--- What the exercise asks ---
Nothing but the lines from the one containing "2_1_floorplan | 0.310 | 779" through the final line of the data should be repeated, and each must be exact.

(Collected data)
════════════════

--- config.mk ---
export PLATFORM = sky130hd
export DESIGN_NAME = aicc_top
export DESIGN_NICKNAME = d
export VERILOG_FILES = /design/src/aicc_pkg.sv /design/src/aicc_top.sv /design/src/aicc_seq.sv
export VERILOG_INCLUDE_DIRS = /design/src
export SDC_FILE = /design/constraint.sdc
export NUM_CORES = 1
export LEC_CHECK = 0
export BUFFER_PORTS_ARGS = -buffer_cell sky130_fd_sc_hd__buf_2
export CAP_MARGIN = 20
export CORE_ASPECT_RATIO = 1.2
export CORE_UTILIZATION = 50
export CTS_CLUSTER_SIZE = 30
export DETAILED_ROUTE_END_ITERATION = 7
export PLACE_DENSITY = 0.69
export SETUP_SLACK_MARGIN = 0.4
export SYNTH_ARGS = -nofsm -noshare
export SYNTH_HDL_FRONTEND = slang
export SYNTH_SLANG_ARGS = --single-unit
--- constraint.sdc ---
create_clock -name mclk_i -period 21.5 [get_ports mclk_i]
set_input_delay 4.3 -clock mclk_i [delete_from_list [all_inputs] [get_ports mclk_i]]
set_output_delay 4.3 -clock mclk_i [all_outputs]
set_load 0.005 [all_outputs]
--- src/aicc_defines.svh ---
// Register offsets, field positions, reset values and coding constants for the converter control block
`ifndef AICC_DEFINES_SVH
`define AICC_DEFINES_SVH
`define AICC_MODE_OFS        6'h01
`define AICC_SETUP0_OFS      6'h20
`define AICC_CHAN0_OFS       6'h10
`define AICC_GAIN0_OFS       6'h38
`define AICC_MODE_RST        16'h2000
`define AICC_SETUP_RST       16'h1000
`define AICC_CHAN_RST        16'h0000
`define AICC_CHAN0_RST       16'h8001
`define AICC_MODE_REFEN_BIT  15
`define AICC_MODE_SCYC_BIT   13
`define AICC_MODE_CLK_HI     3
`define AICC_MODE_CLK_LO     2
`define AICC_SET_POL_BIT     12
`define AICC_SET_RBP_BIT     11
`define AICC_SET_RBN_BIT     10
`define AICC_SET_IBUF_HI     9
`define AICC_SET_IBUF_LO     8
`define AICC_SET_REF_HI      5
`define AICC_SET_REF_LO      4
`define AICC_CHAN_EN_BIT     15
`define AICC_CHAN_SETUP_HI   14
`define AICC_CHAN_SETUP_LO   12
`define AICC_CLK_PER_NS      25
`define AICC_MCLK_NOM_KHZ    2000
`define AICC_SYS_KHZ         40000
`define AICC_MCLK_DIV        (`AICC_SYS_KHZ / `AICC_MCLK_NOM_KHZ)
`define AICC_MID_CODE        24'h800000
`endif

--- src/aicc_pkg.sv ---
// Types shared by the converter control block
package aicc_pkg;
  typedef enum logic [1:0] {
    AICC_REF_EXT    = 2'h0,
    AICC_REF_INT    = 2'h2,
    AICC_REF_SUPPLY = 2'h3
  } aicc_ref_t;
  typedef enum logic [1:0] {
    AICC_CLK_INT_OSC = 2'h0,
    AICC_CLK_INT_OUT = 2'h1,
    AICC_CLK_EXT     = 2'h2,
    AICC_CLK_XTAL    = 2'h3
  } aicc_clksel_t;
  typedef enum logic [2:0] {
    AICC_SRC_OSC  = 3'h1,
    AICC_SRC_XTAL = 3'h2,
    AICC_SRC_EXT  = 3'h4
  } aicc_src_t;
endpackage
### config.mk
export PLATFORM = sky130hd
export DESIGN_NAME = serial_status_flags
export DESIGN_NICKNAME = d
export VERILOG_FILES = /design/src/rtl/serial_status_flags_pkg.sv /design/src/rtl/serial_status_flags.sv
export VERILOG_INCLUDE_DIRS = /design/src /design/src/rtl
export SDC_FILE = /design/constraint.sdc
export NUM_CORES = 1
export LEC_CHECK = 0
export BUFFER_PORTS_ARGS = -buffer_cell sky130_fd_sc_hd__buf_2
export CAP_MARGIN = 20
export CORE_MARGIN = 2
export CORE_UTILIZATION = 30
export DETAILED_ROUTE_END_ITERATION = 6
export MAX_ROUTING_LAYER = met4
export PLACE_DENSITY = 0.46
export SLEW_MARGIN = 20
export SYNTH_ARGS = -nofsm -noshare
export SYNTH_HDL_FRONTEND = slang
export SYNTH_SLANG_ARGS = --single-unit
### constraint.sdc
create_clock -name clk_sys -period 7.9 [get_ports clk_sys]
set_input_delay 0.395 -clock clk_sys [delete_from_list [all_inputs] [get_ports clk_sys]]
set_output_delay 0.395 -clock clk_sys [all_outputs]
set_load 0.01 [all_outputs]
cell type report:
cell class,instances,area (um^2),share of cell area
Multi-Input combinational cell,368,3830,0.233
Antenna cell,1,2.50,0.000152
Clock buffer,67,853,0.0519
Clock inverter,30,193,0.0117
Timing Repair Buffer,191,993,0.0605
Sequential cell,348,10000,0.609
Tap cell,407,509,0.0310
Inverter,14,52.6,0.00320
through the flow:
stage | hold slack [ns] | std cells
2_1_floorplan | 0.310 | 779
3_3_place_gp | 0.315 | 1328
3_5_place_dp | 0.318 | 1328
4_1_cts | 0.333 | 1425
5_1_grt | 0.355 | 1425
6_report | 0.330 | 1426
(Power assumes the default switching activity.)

════════════════

--- Solution to this problem ---
2_1_floorplan | 0.310 | 779
3_3_place_gp | 0.315 | 1328
3_5_place_dp | 0.318 | 1328
4_1_cts | 0.333 | 1425
5_1_grt | 0.355 | 1425
6_report | 0.330 | 1426
(Power assumes the default switching activity.)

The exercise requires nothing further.